▼
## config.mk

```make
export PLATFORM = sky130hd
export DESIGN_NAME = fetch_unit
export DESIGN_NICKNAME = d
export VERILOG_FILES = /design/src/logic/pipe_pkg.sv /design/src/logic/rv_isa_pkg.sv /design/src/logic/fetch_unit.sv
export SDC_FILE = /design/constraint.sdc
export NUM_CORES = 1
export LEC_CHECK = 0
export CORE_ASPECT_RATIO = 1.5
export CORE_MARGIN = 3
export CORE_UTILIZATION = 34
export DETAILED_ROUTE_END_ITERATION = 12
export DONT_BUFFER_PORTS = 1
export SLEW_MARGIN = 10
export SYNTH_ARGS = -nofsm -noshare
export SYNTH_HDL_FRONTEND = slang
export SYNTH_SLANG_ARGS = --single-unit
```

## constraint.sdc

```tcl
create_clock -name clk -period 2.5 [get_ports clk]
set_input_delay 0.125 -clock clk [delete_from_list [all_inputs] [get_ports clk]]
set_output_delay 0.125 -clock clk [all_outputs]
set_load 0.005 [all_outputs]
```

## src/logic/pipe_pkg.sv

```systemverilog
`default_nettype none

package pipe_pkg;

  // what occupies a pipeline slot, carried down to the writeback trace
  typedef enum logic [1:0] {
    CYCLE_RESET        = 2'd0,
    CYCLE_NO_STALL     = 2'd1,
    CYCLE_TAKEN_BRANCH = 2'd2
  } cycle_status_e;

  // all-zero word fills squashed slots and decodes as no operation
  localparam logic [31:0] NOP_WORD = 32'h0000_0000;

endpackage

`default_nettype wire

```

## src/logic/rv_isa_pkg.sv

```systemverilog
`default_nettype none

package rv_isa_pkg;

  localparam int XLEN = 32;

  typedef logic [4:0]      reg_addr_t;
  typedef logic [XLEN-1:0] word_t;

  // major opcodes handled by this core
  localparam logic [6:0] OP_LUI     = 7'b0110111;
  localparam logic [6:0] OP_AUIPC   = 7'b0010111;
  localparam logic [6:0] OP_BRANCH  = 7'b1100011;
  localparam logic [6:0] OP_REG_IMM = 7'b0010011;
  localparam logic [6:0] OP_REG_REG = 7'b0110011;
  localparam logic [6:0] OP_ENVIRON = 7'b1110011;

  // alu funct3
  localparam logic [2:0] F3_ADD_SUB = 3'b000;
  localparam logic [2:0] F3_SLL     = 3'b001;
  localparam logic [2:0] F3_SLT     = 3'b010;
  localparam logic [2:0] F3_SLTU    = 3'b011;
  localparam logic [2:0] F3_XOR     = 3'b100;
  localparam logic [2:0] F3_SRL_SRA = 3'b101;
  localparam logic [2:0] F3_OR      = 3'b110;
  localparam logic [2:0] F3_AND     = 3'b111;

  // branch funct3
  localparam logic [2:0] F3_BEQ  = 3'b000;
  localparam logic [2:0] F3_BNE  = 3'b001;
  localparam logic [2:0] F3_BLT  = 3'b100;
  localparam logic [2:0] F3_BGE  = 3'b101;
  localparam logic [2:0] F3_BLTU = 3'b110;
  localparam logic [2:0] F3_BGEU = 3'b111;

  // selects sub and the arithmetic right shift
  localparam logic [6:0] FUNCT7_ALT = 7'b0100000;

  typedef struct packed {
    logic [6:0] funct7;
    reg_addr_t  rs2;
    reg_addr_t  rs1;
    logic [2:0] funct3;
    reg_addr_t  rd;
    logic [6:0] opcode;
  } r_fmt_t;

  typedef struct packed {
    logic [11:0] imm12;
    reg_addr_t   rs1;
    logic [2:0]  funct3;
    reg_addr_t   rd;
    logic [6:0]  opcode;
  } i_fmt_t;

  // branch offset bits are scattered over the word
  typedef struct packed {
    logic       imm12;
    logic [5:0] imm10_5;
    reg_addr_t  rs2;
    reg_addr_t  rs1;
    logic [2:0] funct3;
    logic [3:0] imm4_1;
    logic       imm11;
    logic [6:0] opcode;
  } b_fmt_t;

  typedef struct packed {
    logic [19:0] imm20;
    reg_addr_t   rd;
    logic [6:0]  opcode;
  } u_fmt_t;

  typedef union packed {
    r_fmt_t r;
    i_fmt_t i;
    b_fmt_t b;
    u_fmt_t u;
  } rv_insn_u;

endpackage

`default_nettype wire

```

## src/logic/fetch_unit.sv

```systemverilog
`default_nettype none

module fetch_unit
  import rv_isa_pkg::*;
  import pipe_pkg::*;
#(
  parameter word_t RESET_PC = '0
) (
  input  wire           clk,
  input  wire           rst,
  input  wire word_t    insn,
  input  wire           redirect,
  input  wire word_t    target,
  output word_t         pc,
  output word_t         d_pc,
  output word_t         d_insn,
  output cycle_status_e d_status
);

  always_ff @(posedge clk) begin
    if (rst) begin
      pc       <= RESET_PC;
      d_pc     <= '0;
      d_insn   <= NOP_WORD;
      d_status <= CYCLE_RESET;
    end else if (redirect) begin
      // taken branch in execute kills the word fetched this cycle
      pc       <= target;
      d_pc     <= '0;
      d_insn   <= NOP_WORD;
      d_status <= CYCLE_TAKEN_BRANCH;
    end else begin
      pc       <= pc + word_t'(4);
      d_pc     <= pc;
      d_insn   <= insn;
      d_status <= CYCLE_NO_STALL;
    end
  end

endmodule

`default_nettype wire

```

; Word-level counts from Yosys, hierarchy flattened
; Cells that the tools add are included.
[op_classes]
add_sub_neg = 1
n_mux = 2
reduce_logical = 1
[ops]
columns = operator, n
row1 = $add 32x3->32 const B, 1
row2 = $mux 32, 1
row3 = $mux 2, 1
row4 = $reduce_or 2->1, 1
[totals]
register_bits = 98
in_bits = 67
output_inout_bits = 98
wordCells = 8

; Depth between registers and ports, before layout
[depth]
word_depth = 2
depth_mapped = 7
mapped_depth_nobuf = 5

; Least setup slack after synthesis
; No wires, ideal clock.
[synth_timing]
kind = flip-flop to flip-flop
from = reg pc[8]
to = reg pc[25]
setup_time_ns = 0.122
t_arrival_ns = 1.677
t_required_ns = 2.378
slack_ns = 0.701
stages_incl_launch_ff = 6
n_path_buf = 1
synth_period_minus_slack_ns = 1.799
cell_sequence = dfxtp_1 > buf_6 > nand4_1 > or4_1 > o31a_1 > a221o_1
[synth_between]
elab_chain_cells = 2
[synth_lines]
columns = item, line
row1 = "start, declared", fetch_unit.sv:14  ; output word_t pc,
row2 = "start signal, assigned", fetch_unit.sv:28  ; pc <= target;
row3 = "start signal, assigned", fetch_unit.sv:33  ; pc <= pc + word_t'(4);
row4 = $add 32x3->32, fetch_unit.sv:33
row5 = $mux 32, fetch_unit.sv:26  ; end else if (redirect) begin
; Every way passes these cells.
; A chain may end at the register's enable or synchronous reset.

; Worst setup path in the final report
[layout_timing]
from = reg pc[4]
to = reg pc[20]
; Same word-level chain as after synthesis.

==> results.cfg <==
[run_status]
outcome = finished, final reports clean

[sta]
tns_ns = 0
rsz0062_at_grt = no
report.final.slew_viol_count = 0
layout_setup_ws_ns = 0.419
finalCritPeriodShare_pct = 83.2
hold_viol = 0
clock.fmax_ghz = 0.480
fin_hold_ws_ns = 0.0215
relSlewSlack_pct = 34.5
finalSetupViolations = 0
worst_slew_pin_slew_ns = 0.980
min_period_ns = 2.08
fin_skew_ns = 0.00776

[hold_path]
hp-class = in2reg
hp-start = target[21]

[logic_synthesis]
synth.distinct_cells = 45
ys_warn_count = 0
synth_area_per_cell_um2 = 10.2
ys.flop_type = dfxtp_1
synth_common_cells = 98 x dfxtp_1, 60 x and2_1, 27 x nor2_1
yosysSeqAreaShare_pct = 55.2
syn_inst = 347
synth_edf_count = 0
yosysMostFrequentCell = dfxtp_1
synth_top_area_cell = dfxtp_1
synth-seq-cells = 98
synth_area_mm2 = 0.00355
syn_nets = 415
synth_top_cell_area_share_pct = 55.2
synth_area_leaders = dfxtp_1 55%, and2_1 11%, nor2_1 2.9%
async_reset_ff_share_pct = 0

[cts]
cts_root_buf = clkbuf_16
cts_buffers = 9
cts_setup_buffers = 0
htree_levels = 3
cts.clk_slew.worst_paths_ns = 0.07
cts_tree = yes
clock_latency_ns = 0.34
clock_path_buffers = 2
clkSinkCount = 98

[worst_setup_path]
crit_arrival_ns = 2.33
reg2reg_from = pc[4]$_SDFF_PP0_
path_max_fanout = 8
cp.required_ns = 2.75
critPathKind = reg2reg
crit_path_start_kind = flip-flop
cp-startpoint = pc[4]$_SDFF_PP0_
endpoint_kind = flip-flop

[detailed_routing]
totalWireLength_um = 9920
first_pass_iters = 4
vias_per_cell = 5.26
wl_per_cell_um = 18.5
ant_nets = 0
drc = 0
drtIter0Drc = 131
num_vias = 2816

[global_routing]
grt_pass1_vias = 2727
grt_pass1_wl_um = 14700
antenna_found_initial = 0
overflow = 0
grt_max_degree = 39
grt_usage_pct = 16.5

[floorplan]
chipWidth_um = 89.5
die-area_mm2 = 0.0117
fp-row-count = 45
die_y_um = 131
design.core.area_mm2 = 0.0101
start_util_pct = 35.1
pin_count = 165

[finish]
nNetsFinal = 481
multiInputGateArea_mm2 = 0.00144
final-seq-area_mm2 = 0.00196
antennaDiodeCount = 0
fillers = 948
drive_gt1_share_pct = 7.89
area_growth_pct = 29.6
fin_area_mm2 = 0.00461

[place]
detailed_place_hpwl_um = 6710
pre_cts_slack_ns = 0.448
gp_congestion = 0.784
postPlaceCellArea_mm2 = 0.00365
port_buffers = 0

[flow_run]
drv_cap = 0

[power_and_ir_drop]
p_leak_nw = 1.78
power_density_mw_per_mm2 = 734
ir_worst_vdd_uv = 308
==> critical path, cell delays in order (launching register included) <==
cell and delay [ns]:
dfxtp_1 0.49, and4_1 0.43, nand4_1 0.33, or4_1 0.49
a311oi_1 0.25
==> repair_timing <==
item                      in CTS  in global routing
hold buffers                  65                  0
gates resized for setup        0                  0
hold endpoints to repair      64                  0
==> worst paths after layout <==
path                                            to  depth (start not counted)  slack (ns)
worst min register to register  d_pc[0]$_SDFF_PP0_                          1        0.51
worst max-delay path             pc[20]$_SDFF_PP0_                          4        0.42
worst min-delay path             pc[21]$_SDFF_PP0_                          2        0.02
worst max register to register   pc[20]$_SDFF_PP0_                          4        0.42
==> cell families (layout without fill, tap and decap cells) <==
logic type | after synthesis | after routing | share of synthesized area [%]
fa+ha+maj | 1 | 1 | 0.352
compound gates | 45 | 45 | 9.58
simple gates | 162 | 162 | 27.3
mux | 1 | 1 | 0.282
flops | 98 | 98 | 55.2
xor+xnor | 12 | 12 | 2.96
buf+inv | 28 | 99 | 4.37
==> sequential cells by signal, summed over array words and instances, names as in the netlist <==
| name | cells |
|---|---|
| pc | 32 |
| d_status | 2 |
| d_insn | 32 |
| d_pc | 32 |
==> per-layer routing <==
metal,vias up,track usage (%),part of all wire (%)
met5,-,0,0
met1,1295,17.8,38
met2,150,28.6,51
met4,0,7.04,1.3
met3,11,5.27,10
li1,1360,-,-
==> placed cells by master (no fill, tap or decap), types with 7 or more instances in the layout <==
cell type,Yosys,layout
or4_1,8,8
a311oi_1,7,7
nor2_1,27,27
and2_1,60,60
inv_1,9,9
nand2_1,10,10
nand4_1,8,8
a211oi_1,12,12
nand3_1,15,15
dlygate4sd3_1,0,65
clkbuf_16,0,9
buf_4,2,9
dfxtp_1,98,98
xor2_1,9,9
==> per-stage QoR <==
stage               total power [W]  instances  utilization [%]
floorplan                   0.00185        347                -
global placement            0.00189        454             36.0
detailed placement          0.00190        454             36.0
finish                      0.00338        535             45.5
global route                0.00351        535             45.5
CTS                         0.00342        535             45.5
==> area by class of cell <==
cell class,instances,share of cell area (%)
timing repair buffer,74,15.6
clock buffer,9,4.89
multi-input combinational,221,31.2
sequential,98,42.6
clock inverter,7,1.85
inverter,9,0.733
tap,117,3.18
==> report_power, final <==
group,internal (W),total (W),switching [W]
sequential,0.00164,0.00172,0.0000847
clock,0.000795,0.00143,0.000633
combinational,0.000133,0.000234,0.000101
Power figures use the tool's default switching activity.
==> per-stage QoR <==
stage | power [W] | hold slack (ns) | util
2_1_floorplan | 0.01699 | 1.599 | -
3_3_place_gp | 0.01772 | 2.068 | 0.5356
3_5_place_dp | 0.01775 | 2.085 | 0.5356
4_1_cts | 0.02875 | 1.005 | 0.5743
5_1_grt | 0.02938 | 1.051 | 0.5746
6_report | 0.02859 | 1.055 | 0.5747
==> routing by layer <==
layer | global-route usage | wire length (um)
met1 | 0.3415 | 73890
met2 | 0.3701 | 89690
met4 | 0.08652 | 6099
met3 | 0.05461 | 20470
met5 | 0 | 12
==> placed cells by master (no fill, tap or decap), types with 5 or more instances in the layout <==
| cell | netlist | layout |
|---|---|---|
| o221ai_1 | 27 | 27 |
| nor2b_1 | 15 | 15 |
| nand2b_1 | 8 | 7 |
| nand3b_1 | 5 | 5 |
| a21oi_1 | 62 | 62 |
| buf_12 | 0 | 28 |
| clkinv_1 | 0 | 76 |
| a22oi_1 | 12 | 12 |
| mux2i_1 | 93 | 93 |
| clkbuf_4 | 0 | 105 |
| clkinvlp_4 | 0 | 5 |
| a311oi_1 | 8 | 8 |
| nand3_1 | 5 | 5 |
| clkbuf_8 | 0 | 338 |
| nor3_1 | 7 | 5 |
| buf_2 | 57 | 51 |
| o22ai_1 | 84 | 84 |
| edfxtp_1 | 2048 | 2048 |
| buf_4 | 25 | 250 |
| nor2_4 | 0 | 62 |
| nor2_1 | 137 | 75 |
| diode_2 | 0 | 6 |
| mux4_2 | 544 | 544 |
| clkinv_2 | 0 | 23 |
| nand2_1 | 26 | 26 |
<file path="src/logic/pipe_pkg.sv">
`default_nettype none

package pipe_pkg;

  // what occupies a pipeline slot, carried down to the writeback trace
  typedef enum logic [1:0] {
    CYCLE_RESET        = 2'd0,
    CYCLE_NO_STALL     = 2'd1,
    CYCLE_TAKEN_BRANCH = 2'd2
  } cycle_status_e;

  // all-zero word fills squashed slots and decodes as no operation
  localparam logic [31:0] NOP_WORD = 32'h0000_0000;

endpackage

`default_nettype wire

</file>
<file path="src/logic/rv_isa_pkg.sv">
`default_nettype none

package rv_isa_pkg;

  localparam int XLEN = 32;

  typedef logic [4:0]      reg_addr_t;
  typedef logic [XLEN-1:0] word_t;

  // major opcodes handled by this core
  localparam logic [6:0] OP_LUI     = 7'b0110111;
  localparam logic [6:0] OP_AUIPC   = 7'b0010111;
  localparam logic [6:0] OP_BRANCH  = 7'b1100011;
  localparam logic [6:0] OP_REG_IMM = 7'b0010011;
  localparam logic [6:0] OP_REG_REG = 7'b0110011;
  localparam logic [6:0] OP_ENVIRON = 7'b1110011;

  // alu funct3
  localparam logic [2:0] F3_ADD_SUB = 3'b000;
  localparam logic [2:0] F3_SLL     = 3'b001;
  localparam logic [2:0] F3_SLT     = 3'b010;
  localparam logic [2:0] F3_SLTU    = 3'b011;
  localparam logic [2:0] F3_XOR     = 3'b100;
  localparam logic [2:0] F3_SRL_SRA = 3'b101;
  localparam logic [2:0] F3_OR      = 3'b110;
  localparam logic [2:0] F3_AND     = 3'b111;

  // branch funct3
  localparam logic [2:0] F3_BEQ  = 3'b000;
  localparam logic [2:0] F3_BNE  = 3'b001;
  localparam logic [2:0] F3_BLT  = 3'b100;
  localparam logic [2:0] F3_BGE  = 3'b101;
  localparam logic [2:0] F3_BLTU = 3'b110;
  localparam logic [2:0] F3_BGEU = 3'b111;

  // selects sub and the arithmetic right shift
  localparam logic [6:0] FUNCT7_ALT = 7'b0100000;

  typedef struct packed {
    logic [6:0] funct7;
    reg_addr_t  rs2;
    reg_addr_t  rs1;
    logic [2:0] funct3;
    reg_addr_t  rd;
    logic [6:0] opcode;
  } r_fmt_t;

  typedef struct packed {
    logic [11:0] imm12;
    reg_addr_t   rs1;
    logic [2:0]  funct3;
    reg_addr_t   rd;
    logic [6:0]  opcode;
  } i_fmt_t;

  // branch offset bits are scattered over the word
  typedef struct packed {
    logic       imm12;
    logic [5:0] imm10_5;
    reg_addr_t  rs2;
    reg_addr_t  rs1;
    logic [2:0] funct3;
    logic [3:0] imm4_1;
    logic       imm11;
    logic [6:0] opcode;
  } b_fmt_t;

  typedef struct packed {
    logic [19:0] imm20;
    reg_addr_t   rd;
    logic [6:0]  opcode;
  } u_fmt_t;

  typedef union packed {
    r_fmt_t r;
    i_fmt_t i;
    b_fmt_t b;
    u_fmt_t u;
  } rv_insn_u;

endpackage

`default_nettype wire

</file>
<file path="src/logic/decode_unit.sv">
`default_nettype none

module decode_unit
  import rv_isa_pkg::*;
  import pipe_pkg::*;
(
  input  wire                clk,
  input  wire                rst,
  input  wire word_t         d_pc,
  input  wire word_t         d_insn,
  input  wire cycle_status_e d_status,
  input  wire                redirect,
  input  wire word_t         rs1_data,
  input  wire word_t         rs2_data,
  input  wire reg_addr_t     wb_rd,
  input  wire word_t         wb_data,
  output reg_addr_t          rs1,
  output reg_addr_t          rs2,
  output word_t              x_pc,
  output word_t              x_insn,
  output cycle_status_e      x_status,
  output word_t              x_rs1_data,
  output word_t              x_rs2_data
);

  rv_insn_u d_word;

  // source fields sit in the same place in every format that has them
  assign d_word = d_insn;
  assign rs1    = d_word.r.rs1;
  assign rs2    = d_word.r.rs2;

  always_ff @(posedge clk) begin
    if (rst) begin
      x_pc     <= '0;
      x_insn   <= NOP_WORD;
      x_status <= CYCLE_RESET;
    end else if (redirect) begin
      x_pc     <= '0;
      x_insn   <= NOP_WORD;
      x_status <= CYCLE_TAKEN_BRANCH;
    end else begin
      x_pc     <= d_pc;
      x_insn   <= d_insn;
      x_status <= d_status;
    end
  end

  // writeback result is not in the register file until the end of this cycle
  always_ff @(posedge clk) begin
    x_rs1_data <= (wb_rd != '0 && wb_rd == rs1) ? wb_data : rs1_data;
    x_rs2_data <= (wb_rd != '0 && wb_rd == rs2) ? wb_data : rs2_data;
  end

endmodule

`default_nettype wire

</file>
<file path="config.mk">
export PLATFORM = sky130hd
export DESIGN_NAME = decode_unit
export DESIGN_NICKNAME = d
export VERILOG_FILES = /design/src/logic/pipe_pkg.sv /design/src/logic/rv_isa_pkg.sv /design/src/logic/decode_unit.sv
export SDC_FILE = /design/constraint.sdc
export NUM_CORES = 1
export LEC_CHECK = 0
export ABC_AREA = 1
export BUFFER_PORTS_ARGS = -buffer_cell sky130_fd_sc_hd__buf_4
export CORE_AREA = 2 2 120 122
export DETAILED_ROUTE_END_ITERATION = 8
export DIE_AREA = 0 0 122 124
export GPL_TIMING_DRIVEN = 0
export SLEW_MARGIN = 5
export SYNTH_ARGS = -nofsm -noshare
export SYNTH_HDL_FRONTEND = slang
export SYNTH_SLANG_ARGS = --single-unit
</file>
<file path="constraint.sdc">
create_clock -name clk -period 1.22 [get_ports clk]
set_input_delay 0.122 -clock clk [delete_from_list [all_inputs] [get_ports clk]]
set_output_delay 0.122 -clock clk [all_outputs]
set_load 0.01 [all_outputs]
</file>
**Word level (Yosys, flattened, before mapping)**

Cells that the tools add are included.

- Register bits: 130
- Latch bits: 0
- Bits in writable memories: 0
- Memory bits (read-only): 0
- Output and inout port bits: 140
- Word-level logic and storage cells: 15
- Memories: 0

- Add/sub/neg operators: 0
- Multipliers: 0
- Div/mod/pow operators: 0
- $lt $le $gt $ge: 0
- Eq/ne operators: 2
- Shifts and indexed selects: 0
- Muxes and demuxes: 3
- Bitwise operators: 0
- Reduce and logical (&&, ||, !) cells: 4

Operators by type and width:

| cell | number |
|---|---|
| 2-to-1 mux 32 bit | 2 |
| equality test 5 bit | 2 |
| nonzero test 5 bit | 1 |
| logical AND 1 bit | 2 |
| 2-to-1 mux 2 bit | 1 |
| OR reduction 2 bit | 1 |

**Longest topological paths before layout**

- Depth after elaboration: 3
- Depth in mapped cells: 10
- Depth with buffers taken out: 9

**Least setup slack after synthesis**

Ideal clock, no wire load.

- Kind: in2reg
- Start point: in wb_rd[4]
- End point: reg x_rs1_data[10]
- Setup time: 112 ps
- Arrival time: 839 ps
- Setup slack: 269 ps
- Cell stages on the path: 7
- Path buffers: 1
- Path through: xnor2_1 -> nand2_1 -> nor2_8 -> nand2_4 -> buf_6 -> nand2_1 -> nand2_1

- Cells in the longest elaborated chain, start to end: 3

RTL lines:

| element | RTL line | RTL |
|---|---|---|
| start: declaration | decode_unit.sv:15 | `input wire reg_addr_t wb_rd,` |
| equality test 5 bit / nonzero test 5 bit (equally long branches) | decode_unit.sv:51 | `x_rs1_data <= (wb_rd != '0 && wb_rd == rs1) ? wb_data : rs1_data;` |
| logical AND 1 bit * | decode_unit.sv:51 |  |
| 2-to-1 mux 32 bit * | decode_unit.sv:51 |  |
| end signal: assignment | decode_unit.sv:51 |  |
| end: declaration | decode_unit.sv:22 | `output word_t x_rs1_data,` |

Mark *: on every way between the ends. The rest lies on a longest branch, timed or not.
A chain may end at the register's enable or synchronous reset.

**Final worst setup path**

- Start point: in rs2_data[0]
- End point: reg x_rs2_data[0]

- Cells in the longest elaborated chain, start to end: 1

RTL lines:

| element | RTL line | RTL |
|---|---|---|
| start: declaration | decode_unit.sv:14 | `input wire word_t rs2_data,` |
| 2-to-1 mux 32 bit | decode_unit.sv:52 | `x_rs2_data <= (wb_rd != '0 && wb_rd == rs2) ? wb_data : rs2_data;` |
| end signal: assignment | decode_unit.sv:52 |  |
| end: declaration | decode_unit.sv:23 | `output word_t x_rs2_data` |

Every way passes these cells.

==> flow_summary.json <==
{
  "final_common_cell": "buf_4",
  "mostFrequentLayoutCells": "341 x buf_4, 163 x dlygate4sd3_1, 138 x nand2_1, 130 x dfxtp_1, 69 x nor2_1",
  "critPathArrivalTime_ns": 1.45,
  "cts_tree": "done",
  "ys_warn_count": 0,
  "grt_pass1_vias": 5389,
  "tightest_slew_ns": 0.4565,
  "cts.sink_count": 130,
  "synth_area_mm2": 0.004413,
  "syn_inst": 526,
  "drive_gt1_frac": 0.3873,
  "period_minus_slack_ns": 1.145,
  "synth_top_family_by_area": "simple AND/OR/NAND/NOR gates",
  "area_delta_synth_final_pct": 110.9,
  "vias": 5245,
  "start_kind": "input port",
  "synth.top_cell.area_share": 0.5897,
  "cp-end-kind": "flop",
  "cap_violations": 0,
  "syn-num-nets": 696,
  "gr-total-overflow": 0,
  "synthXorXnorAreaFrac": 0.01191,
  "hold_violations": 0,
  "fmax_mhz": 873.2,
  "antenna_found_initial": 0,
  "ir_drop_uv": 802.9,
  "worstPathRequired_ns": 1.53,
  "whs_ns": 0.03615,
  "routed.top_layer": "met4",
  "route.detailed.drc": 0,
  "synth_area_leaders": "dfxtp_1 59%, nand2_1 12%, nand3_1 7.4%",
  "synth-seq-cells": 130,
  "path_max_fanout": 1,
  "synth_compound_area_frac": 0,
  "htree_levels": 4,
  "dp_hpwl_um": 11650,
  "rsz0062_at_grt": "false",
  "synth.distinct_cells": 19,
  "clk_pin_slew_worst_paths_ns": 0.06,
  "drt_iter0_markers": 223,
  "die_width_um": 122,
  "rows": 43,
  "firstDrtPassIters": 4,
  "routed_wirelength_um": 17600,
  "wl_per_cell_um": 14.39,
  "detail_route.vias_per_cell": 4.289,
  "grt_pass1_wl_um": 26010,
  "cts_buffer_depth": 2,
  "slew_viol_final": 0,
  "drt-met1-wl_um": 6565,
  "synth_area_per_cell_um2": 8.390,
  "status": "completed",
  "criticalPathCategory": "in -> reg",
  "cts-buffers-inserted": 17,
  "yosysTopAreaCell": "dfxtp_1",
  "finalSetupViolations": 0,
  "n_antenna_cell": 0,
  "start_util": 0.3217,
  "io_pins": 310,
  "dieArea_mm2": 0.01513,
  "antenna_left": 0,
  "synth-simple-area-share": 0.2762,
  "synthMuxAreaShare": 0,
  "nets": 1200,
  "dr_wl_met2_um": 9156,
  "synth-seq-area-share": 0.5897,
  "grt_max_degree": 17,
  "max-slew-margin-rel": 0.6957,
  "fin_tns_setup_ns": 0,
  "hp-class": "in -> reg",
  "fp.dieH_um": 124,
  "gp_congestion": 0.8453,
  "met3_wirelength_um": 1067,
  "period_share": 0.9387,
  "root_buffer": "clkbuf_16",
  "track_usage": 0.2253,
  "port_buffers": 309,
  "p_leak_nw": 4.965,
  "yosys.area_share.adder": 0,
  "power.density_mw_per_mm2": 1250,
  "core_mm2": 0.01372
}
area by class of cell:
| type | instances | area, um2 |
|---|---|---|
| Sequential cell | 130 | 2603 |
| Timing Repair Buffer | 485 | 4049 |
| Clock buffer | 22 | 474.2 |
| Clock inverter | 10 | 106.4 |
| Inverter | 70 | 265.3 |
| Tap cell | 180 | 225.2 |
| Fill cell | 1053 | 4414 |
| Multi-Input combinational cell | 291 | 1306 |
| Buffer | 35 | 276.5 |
▲
In the data, find how many lines hold the string "that", and answer with the number only.

Exercise solution —
3